AIC model selection VS Likelihood Ratio Tests
RodolfoPelinson opened this issue · 1 comments
Hello. First of all, thank you for this great package that has been helping me a lot with the analysis of community data.
I am currently analyzing community data from an experiment where I have a fully-factorial design of two factors with three levels each (agrochemical treatment and spatial isolation). So I wish to test whether I have additive or interactive effects of these two treatments on community data. Something like:
community ~ treatments * isolation
So I first ran the following models and compared them using AICc (I am omitting some arguments just to make the code cleaner). Also, I am using zero latent variables because the AIC value for this model was by far the smallest one if compared to 1, 2, 3, 4, and 5 latent variables (all tested with the full model).

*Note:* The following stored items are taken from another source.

Context: an optimization exercise on an open-source flow, tuned for small area, a short achievable clock period and few clock cycles. The choices shown serve that exercise and are no tape-out recipe. Function was not checked in any run shown here: the RTL went through the layout flow alone. Power figures rest on the tool's default switching activity, not on a simulated workload.

==> flow/design.v, too long to show whole: its modules and the start of the top module <==
// module alu_arbiter: 1341 lines
module alu_arbiter #(
  parameter int MUL_LAT = 3
) (
  input  logic        clk,
  input  logic        reset,
  input  logic        i_reqA_valid,
  input  logic        i_reqB_valid,
  output logic        o_reqA_ready,
  output logic        o_reqB_ready,
  input  logic [31:0] i_reqA_op1,
  input  logic [31:0] i_reqA_op2,
  input  logic [31:0] i_reqB_op1,
  input  logic [31:0] i_reqB_op2,
  input  logic [3:0]  i_reqA_sel,
  input  logic [3:0]  i_reqB_sel,
  output logic        o_rsp_valid,
  input  logic        i_rsp_ready,
  output logic        o_rsp_id,
  output logic [31:0] o_rsp_data,
  output logic        o_rsp_zflag,
  output logic        o_busy
);
  // ...
==> flow/flow/run.sh <==
#!/bin/bash
# Standard ORFS layout with two changes:
#  - after the standard synthesis, polarity.py removes inverters (it picks the
#    polarity of each full adder and XOR gate, both of which can absorb an
#    inversion, and splits half adders whose inputs are both inverted);
#    registers, ports and all other cells are unchanged;
#  - the port buffers are buf_1 cells (the resizer may upsize them) instead
#    of the default delay-buffer cell.
set -euo pipefail
R=orfs/results/${FLOW_PLATFORM}/alu_arbiter/base
bash standard.sh synth > log_synth.txt 2>&1
python3 flow/polarity.py $R/1_2_yosys.v $R/1_2_yosys.pol.v > log_polarity.txt 2>&1
mv $R/1_2_yosys.pol.v $R/1_2_yosys.v
rm -f $R/1_synth.odb $R/1_synth.sdc
bash standard.sh BUFFER_PORTS_ARGS="-buffer_cell sky130_fd_sc_hd__buf_1" finish > log_layout.txt 2>&1
==> flow/flow/polarity.py <==
#!/usr/bin/env python3
"""Remove inverters from a Yosys/ABC gate netlist of sky130hd cells without
touching its registers or ports.

  * A full adder is self-dual: FA(~a, ~b, ~c) = (~sum, ~carry), so each
    full-adder cell may be used in inverted form.
  * An XOR/XNOR gate absorbs an inversion of any input or of its output by
    swapping xor2 <-> xnor2 (same size).
  * A half adder whose two inputs both come through inverters computes
    (x ^ y, ~(x | y)): it becomes an xor2 and a nor2 of x and y.

The script picks the polarity of every full adder and XOR gate so that as few
signals as possible need an inverter, then rebuilds the inverters (one per
signal that needs its complement).  Registers, ports and all other cells stay
as they are.

usage: polarity.py IN.v OUT.v
"""
import random
import re
import sys
from collections import defaultdict

P = "sky130_fd_sc_hd__"
FA_RE = re.compile(P + r"fa_\d+$")
HA_RE = re.compile(P + r"ha_\d+$")
XOR_RE = re.compile(P + r"x(n?)or2_(\d+)$")
INV_RE = re.compile(P + r"(inv|clkinv)_\d+$")
OUT_PINS = {"X", "Y", "Q", "Q_N", "SUM", "COUT", "HI", "LO"}

src = open(sys.argv[1]).read()
inst_re = re.compile(r"^  (" + P + r"\w+) (\S+)\s+\((.*?)\n  \);\n", re.S | re.M)

cells = {}
order = []
spans = {}
for m in inst_re.finditer(src):
    typ, name, body = m.group(1), m.group(2), m.group(3)
    pins = {}
    for pm in re.finditer(r"\.(\w+)\(([^()]*)\)", body):
        pins[pm.group(1)] = pm.group(2).strip()
    cells[name] = [typ, pins]
    order.append(name)
    spans[name] = (m.start(), m.end())

ports = set()
for m in re.finditer(r"^\s*(input|output)\s+(\[[^\]]*\]\s*)?(\S+);", src, re.M):
    ports.add(m.group(3))


def is_port_net(n):
    return n.split("[")[0].strip() in ports or n in ports


k = [0]


def fresh(prefix):
    k[0] += 1
    return f"_pol_{prefix}{k[0]}_"


new_wires = []
added = {}          # new cells: name -> [type, pins]


def maps():
    driver, loads = {}, defaultdict(list)
    for name, (typ, pins) in list(cells.items()) + list(added.items()):
        for p, n in pins.items():
            if p in OUT_PINS:
                driver[n] = name
            else:
                loads[n].append((name, p))
    return driver, loads


def allcells():
    return {**cells, **added}


# ---- half adders with both inputs inverted -> xor2 + nor2
driver, loads = maps()
n_ha = 0
for name in list(cells):
    typ, pins = cells[name]
    if not HA_RE.match(typ):
        continue
    da, db = driver.get(pins["A"]), driver.get(pins["B"])
    if not (da and db and INV_RE.match(allcells()[da][0]) and INV_RE.match(allcells()[db][0])):
        continue
    x = allcells()[da][1]["A"]
    y = allcells()[db][1]["A"]
    cells[name] = [P + "xor2_1", {"A": x, "B": y, "X": pins["SUM"]}]
    added[fresh("nor")] = [P + "nor2_1", {"A": x, "B": y, "Y": pins["COUT"]}]
    n_ha += 1

# ---- signal model
cellsall = allcells()
driver, loads = maps()
inv_cells = {n for n, (t, _) in cellsall.items() if INV_RE.match(t)}


def root_of(net):
    par = 0
    for _ in range(16):
        d = driver.get(net)
        if d is None or d not in inv_cells:
            break
        net = cellsall[d][1]["A"]
        par ^= 1
    return net, par


req = defaultdict(list)       # root -> [cell, pin, parity]
for name, (typ, pins) in cellsall.items():
    if name in inv_cells:
        continue
    for p, n in pins.items():
        if p in OUT_PINS:
            continue
        r, par = root_of(n)
        req[r].append([name, p, par])

# roots whose inverter tree drives a port (or that are ports) stay as they are
fixed = set()
for n in list(driver):
    if is_port_net(n):
        fixed.add(root_of(n)[0])
for r in req:
    if is_port_net(r):
        fixed.add(r)

kind = {}
for name, (typ, _) in cellsall.items():
    if FA_RE.match(typ):
        kind[name] = "fa"
    elif XOR_RE.match(typ):
        kind[name] = "x"
flip = {n: 0 for n in kind}

drv_var = {}                  # root -> cell whose flip inverts it
for n, kd in kind.items():
    pins = cellsall[n][1]
    for p in (("SUM", "COUT") if kd == "fa" else ("X", "Y")):
        if p in pins:
            drv_var[pins[p]] = n
in_roots = defaultdict(set)   # cell -> roots feeding it
for r, L in req.items():
    for c, p, par in L:
        if c in kind:
            in_roots[c].add(r)

blocked = set()
for n, kd in kind.items():
    outs = [r for r, c in drv_var.items() if c == n]
    if any(r in fixed or r not in req for r in outs):
        blocked.add(n)
    if kd == "fa" and any(r in fixed for r in in_roots[n]):
        blocked.add(n)


def need(r, c, par):
    """does this load want the complement of root r's current value?"""
    if kind.get(c) == "x":
        return 0
    e = par
    if kind.get(c) == "fa" and flip[c]:
        e ^= 1
    d = drv_var.get(r)
    if d is not None and flip[d]:
        e ^= 1
    return e


def cost(r):
    for c, p, par in req[r]:
        if need(r, c, par):
            return 1
    return 0


def affected(n):
    rs = {r for r, c in drv_var.items() if c == n and r in req}
    if kind[n] == "fa":
        rs |= in_roots[n]
    return rs


# out-roots per variable (for speed)
outs_of = defaultdict(list)
for r, c in drv_var.items():
    if r in req:
        outs_of[c].append(r)


def affected_fast(n):
    rs = set(outs_of[n])
    if kind[n] == "fa":
        rs |= in_roots[n]
    return rs


free = [n for n in kind if n not in blocked]
before = sum(cost(r) for r in req)


def try_flip(n):
    rs = affected_fast(n)
    c0 = sum(cost(r) for r in rs)
    flip[n] ^= 1
    c1 = sum(cost(r) for r in rs)
    return c1 - c0


for _ in range(30):
    ch = 0
    for n in free:
        d = try_flip(n)
        if d < 0:
            ch += 1
        else:
            flip[n] ^= 1
    if not ch:
        break

# simulated annealing from the greedy result
rng = random.Random(1)
cur = sum(cost(r) for r in req)
best, best_flip = cur, dict(flip)
T = 1.0
steps = 40000
for s in range(steps):
    T = 1.0 * (1 - s / steps) + 0.02
    n = rng.choice(free)
    d = try_flip(n)
    if d <= 0 or rng.random() < pow(2.718, -d / T):
        cur += d
        if cur < best:
            best, best_flip = cur, dict(flip)
    else:
        flip[n] ^= 1
flip.update(best_flip)
after = sum(cost(r) for r in req)
print(f"polarity: {n_ha} half adders split; {sum(flip[n] for n in kind if kind[n]=='fa')} "
      f"full adders and {sum(flip[n] for n in kind if kind[n]=='x')} xor gates inverted; "
      f"signals needing a complement {before} -> {after}", file=sys.stderr)

# ---- rebuild the inverters of every root with a changed or inverted load
del_cells = set()
xor_par = defaultdict(int)    # xor cell -> polarity change
for n in kind:
    if kind[n] == "x" and flip[n]:
        xor_par[n] ^= 1

rebuild = set()
for r, L in req.items():
    if r in fixed:
        continue
    d = drv_var.get(r)
    if (d is not None and flip[d]) or any(par or (c in kind and flip[c]) for c, p, par in L):
        rebuild.add(r)

for r in sorted(rebuild):
    invs = [c for (c, p) in loads.get(r, []) if c in inv_cells]
    stack = list(invs)
    while stack:
        c = stack.pop()
        if c in del_cells:
            continue
        del_cells.add(c)
        on = cellsall[c][1]["Y"]
        assert not is_port_net(on), on
        stack.extend(x for (x, p) in loads.get(on, []) if x in inv_cells)
    d = drv_var.get(r)
    rflip = 1 if (d is not None and flip[d]) else 0
    inv_loads = []
    for ent in req[r]:
        c, p, par = ent
        if kind.get(c) == "x":
            # connect straight to the root; the gate absorbs the difference
            xor_par[c] ^= par ^ rflip
            cellsall[c][1][p] = r
            continue
        if need(r, c, par):
            inv_loads.append((c, p))
        else:
            cellsall[c][1][p] = r
    # one inverter per group of at most 8 loads, sized by its load count
    for g in range(0, len(inv_loads), 8):
        grp = inv_loads[g:g + 8]
        inv_net = fresh("n")
        new_wires.append(inv_net)
        size = 1 if len(grp) <= 2 else (2 if len(grp) <= 5 else 4)
        added[fresh("inv")] = [P + f"inv_{size}", {"A": r, "Y": inv_net}]
        for c, p in grp:
            cellsall[c][1][p] = inv_net
    cellsall = allcells()

# inverters left without loads (e.g. after half-adder splits) are removed
while True:
    used = set()
    for nm, (t, pins) in allcells().items():
        if nm in del_cells:
            continue
        for p, n in pins.items():
            if p not in OUT_PINS:
                used.add(n)
    dead = [nm for nm, (t, pins) in allcells().items()
            if nm not in del_cells and INV_RE.match(t)
            and pins["Y"] not in used and not is_port_net(pins["Y"])]
    if not dead:
        break
    del_cells.update(dead)

for c, v in xor_par.items():
    if v:
        typ = cellsall[c][0]
        m = XOR_RE.match(typ)
        newt = P + ("xor2_" if m.group(1) else "xnor2_") + m.group(2)
        pins = cellsall[c][1]
        if m.group(1):          # xnor2 (output Y) -> xor2 (output X)
            pins["X"] = pins.pop("Y")
        else:
            pins["Y"] = pins.pop("X")
        cellsall[c][0] = newt
        if c in cells:
            cells[c][0] = newt
        else:
            added[c][0] = newt


def esc(n):
    return n + " " if n.startswith("\\") else n


def emit(typ, name, pins):
    body = ",\n".join(f"    .{p}({esc(n)})" for p, n in pins.items())
    return f"  {typ} {name} (\n{body}\n  );\n"


out = []
pos = 0
for name in order:
    s, e = spans[name]
    out.append(src[pos:s])
    pos = e
    if name in del_cells:
        continue
    out.append(emit(cells[name][0], name, cells[name][1]))
    if name == order[-1]:
        for nn, (t, pins2) in added.items():
            if nn not in del_cells:
                out.append(emit(t, nn, pins2))
out.append(src[pos:])
text = "".join(out)
idx = text.index("  wire ")
text = text[:idx] + "".join(f"  wire {w};\n" for w in new_wires) + text[idx:]
# safety: every loaded net must have exactly one driver, else keep the input
drv_cnt = defaultdict(int)
loaded = set()
for t, nm, b in re.findall(r"(" + P + r"\w+)\s+(\S+)\s*\((.*?)\);", text, re.S):
    for p, net in re.findall(r"\.(\w+)\(([^)]*)\)", b):
        net = net.strip()
        if p in OUT_PINS:
            drv_cnt[net] += 1
        else:
            loaded.add(net)
bad = [n for n in loaded if drv_cnt[n] != 1 and not is_port_net(n) and not n.startswith("1'b")]
bad += [n for n, v in drv_cnt.items() if v > 1]
if bad:
    print(f"polarity: netlist check failed ({bad[:5]}); keeping the input netlist", file=sys.stderr)
    text = src
open(sys.argv[2], "w").write(text)
n_inv_before = len(inv_cells)
n_inv_after = n_inv_before - len(del_cells & inv_cells) + sum(1 for nn in added if INV_RE.match(added[nn][0]) and nn not in del_cells)
print(f"polarity: inverters {n_inv_before} -> {n_inv_after}", file=sys.stderr)
==> flow/standard.sh <==
#!/bin/bash
# synth_recipe.tcl (not shown) runs the flow's synth.tcl, then flattens the netlist and writes it again
# the make line also repeats each setting of config.mk as NAME=value (left out here)
make -C /OpenROAD-flow-scripts/flow DESIGN_CONFIG=/design/flow/config.mk WORK_HOME=/design/flow/orfs CLKGATE_MAP_FILE= SYNTH_SCRIPT=/design/flow/synth_recipe.tcl "${@:-finish}"
==> flow/config.mk <==
export PLATFORM = sky130hd
export DESIGN_NAME = alu_arbiter
export DESIGN_NICKNAME = alu_arbiter
export VERILOG_FILES = /design/flow/design.v
export SDC_FILE = /design/flow/constraint.sdc
export NUM_CORES = 4
export LEC_CHECK = 0
export ABC_AREA = 1
export ABC_CLOCK_PERIOD_IN_PS = 4700
export CAP_MARGIN = 20
export CORE_MARGIN = 2
export CORE_UTILIZATION = 40
export SETUP_SLACK_MARGIN = 5.0
export SLEW_MARGIN = 20
==> flow/constraint.sdc <==
create_clock -name core_clock -period 9.5 [get_ports {clk}]
set_input_delay 1.9000 -clock core_clock [delete_from_list [all_inputs] [get_ports {clk}]]
set_output_delay 1.9000 -clock core_clock [all_outputs]
set_load 0.01 [all_outputs]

model_1 <- gllvm(formula = ~ 1, num.lv = 0, n.init = 10, seed = 1:10)
model_2 <- gllvm(formula = ~ treatments, num.lv = 0, n.init = 10, seed = 1:10)
model_3 <- gllvm(formula = ~ isolation, num.lv = 0, n.init = 10, seed = 1:10)
model_4 <- gllvm(formula = ~ treatments + isolation, num.lv = 0, n.init = 10, seed = 1:10)
model_5 <- gllvm(formula = ~ treatments * isolation, num.lv = 0, n.init = 10, seed = 1:10)
When I compare those models using AICc (using the function AICc()
from the gllvm
package), this is the result:
model_1 = 1783.451
model_2 = 1777.148
model_3 = 1778.979
model_4 = 1776.965
model_5 = 1804.377
In a cleaner model selection table (this is from a function that I designed myself):
model AICc delta_AICc df nobs
1 No Effect 1783.451 6.4863018 14 315
2 Treatments 1777.148 0.1829908 28 315
3 Isolation 1778.979 2.0145949 28 315
4 Isolation + Treatments 1776.965 0.0000000 42 315
5 Isolation * Treatments 1804.377 27.4121353 70 315
It seems that the most plausible model is the one that only includes additive effects of both factors. Considering the rule that models with delta AICc < 2 are equally plausible, I would say that the most plausible model is actually the one that only includes the effects of treatments, since it das delta AICc < 2 and is a simpler model. Also, the model that includes the interaction is by far the less plausible model.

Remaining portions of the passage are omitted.